On 2024-03-14 13:45, Aaron Merey wrote:
> On Wed, Mar 13, 2024 at 9:47 PM Simon Marchi <simark@simark.ca> wrote:
>>
>> We generally don't make functions error out like this if they are passed
>> bad parameters (we can use gdb_assert for that if we really want to).
>> It's up to the callers to respect the contract and not pass nullptr
>> where nullptr is not expected.  So I would instead suggest to add the
>> nullptr check in the caller (in scan_attributes itself, after the
>> peek_die_abbrev call lower).
> 
> Moving the nullptr check after peek_die_abbrev is fine, but replacing
> the throw with 'return nullptr' doesn't fix the crash.  It looks like
> scan_attributes currently cannot return nullptr without triggering
> a crash.

I was not suggesting to make scan_attributes return nullptr, throwing an
error (with error() as Tom pointed out it's fine).  I was just
suggesting doing it in the caller rather than in the callee.

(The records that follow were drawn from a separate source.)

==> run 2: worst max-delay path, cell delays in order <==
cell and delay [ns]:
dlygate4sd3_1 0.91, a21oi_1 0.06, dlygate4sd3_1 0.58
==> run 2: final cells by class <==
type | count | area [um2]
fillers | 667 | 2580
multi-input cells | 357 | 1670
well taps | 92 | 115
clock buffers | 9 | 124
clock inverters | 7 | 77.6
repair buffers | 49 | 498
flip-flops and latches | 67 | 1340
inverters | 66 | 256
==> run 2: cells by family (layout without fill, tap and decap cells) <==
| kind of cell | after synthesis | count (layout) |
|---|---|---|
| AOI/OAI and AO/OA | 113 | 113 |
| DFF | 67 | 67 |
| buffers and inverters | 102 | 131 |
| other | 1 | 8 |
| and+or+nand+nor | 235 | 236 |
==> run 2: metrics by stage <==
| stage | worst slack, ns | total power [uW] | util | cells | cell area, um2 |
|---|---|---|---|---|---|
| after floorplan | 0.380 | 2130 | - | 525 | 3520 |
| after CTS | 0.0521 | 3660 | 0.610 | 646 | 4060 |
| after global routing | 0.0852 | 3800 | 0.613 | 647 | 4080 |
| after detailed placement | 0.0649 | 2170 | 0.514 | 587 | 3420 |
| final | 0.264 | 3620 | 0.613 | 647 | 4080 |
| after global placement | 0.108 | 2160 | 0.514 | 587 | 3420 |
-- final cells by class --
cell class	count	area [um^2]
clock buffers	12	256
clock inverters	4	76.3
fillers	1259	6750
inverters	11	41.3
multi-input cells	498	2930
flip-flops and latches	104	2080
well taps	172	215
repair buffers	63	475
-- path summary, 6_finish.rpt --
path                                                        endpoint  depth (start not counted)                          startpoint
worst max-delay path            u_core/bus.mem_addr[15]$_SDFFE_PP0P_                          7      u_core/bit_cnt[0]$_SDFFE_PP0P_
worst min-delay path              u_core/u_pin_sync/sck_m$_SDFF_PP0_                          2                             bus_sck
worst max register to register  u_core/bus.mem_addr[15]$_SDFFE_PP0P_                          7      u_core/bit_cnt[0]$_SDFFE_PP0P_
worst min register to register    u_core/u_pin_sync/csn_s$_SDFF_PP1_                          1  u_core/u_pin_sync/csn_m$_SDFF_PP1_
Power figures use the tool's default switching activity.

>> However, I'd like if we could analyze the problem a bit further to
>> understand more precisely what happens, just to be sure that there isn't
>> a more fundamental problem and we're not just papering over the problem.
>> I added instructions on the bug that should help you reproduce.
>>
>> What I see is that read_unsigned_leb128 in peek_die_abbrev unexpectedly
>> returns 0.  Is it because the corrupted file contains zeros where it
>> shouldn't?  Or is the file truncated and we are reading past the end of
>> the buffer, and there happens to be a zero there?
> 
> The corrupt debuginfo that the reporter used to reproduce this [1] is the
> same size as the non-corrupt version.  A diff of hex dumps of the
> corrupt and non-corrupt versions of the debuginfo show that the corrupt
> file differs by containing all zeros in some places.

Thanks for checking!

> On Thu, Mar 14, 2024 at 8:36 AM Tom Tromey <tom@tromey.com> wrote:
>>
>> Also, I was wondering if this case can be tested somehow.  Perhaps the
>> DWARF assembler could be modified to allow the creation of corrupted
>> debug info.  It seems to me if we're going forward with the security
>> policy, then we're going to need to test these things.
> 
> We should be able to reproduce this in a testcase by overwriting part of
> a small binary with zeros.  I'll resubmit the patch with a testcase.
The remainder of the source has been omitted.